| Source records |

Segment Open

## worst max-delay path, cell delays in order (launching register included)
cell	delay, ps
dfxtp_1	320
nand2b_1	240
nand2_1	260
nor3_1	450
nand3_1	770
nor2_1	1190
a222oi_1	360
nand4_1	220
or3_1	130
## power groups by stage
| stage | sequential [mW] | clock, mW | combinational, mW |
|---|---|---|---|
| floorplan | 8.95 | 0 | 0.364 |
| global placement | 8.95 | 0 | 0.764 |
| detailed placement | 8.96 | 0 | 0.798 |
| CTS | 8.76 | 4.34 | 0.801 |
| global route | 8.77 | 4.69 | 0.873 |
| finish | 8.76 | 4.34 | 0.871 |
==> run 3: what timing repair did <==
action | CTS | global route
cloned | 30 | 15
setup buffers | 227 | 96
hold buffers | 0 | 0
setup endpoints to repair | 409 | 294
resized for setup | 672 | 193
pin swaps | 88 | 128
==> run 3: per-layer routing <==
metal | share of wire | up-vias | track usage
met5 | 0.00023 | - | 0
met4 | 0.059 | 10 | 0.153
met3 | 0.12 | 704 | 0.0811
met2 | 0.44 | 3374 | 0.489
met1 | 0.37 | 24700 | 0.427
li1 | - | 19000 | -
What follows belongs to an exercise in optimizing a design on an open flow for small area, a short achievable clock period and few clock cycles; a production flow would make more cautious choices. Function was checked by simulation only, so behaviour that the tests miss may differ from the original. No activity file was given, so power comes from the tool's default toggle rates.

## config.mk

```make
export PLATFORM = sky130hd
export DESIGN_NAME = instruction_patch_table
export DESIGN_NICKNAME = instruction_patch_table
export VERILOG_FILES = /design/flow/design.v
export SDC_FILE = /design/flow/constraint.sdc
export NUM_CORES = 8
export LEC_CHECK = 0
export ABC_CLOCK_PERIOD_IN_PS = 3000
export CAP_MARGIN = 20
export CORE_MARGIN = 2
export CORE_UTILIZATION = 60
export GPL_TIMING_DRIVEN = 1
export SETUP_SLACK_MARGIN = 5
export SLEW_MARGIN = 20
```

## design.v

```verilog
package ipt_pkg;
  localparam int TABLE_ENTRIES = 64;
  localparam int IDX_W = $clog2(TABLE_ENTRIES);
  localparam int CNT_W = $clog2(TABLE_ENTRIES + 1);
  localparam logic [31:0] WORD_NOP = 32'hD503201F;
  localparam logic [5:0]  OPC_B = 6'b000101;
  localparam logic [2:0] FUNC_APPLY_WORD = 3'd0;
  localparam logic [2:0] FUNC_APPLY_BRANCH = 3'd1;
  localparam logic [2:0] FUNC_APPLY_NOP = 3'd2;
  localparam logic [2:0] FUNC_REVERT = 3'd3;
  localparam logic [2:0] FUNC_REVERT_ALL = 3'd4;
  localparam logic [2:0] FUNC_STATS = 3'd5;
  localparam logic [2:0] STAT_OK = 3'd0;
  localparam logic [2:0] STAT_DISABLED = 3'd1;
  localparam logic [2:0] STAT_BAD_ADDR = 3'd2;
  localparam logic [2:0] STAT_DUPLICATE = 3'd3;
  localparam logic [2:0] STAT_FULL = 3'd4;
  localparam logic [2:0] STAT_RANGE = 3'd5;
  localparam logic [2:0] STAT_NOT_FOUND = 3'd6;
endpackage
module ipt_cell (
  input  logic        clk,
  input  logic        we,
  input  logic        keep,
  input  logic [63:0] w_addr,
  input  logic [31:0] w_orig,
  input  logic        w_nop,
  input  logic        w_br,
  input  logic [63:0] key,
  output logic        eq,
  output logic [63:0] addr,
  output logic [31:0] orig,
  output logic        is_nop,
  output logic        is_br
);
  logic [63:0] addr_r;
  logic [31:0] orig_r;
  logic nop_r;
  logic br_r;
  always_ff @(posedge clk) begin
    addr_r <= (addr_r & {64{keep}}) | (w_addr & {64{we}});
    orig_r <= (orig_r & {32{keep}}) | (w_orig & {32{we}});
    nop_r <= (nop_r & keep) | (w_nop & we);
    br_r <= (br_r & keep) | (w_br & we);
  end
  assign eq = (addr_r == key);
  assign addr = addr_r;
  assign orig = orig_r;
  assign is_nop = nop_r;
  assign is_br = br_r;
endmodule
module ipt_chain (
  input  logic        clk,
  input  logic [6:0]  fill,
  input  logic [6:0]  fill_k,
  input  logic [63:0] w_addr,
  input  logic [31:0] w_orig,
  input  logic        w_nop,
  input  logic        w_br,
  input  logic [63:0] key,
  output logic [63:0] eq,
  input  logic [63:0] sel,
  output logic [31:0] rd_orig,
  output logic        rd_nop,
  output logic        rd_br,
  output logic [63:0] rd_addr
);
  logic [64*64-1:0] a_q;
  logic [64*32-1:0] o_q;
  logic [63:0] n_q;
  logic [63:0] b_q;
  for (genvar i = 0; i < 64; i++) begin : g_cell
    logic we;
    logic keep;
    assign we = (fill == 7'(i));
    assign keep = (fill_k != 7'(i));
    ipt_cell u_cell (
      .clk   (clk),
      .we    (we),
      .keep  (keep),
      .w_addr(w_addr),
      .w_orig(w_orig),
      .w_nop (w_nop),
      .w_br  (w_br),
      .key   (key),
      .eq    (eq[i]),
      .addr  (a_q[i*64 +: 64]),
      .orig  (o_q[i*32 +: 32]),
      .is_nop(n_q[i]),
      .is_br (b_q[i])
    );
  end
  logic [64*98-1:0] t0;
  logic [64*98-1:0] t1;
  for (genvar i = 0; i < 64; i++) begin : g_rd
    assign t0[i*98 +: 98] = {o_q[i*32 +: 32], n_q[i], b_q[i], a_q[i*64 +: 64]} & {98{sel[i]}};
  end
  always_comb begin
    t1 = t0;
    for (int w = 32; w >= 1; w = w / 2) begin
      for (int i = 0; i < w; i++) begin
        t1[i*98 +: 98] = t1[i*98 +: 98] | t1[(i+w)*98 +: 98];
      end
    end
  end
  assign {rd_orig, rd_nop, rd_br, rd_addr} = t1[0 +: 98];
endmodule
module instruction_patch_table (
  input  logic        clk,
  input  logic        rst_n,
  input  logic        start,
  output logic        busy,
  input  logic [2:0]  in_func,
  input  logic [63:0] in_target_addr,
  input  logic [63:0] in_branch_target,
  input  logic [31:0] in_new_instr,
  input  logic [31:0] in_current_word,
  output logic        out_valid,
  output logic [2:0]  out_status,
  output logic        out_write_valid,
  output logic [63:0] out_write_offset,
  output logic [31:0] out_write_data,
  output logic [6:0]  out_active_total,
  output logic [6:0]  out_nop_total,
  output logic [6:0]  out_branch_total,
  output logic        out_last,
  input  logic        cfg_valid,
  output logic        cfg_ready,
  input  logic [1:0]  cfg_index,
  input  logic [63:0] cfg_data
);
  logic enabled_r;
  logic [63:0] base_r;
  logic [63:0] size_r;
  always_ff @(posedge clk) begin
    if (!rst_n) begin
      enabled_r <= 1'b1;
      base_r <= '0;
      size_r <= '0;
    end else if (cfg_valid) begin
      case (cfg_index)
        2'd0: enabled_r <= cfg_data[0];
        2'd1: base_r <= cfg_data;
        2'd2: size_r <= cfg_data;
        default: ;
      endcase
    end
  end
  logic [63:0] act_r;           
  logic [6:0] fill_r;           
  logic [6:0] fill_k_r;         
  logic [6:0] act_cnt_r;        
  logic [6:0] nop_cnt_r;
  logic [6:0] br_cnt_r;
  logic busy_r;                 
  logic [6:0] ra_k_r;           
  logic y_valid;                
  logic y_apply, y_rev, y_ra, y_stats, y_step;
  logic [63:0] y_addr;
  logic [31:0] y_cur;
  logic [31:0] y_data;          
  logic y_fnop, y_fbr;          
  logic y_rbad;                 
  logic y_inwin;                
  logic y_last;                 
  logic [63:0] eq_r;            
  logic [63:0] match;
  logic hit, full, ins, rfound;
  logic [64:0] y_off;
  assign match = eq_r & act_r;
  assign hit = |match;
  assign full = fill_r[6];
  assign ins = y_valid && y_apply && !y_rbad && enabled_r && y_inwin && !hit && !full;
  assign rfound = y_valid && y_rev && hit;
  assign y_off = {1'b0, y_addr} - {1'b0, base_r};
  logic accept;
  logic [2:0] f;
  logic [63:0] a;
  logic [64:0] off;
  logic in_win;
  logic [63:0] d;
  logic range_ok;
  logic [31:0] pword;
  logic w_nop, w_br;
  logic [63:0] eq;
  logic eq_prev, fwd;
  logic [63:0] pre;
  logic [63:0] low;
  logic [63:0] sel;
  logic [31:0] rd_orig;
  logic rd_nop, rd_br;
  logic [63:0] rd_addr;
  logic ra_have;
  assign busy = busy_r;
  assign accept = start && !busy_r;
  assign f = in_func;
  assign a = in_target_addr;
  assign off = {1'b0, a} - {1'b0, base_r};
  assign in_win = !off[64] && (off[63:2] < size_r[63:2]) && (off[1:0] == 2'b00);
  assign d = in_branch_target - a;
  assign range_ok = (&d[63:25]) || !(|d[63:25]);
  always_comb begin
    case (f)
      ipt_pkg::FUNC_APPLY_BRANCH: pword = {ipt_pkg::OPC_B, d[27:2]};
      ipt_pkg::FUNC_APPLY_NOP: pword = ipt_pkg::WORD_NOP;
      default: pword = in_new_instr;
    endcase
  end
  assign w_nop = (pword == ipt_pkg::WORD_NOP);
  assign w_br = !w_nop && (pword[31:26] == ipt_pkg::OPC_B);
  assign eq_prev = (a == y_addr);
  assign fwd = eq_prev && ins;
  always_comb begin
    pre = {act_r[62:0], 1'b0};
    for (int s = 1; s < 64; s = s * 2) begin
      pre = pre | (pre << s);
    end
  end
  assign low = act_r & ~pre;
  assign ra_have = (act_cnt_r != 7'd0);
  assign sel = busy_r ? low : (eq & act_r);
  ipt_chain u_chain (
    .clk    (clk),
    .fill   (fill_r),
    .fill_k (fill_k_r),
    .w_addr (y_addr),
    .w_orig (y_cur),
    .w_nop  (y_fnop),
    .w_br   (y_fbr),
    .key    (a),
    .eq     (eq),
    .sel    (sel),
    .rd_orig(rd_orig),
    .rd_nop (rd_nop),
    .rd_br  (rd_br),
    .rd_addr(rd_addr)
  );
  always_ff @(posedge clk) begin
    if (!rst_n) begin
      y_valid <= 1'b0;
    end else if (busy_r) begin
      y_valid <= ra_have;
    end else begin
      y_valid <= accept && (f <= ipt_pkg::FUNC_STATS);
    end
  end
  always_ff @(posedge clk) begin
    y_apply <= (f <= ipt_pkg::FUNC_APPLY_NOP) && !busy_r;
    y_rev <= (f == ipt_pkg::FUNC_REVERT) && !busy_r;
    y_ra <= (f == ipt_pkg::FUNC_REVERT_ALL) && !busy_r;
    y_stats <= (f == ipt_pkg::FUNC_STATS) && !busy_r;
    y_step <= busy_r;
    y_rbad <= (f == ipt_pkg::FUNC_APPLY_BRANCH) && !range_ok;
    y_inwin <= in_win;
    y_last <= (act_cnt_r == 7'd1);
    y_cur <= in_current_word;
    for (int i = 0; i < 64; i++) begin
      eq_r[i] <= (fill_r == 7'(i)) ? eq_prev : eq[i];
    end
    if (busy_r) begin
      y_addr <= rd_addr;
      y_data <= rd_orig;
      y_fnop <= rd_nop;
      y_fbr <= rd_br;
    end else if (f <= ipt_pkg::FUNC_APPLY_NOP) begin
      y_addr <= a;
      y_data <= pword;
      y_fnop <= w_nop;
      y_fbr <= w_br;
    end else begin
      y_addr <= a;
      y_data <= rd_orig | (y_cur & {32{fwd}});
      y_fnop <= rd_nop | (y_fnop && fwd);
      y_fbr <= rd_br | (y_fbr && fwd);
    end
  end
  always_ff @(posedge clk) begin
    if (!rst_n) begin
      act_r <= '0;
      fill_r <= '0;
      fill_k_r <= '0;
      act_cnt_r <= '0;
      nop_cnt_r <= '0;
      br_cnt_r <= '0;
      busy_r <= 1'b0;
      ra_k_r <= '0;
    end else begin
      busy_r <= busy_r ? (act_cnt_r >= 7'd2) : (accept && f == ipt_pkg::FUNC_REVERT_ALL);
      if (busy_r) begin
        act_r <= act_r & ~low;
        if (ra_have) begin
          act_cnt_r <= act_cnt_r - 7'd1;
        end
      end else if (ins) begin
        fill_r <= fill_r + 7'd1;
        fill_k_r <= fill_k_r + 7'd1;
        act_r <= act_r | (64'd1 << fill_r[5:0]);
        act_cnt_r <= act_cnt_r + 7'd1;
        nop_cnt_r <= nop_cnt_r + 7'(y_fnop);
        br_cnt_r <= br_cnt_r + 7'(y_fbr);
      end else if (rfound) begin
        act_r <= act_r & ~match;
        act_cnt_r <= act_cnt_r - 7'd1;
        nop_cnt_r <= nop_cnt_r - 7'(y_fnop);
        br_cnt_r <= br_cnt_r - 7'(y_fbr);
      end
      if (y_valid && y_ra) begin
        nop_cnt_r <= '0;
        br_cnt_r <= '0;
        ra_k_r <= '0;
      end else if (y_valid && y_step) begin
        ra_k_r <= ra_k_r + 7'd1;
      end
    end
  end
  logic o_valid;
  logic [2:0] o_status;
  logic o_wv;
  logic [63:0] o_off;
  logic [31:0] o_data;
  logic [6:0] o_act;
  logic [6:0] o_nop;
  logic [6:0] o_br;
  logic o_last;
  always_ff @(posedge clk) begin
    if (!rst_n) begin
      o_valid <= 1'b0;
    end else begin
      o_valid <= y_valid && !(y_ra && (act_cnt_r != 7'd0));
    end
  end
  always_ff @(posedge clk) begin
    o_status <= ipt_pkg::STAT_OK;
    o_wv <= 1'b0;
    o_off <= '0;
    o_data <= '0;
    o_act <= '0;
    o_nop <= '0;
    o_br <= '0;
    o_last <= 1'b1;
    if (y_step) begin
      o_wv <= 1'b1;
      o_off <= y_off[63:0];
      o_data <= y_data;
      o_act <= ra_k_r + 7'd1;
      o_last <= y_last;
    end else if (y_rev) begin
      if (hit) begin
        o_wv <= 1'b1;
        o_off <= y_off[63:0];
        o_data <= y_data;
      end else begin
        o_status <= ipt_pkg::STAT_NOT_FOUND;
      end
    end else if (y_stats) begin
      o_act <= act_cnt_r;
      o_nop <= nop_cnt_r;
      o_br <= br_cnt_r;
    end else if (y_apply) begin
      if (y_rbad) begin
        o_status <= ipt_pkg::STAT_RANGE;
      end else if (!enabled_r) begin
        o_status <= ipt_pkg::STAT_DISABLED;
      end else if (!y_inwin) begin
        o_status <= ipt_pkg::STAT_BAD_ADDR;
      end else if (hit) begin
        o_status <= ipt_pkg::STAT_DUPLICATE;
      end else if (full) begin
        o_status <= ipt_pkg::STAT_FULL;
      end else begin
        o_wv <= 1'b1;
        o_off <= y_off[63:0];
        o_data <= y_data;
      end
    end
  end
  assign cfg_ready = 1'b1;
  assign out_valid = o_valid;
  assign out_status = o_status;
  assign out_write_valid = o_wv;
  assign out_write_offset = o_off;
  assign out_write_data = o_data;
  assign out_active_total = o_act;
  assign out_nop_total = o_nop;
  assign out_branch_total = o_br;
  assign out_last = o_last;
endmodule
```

Segment Closed

Take every line above that includes "buffers" and list it.

| Reply |
setup buffers | 227 | 96
hold buffers | 0 | 0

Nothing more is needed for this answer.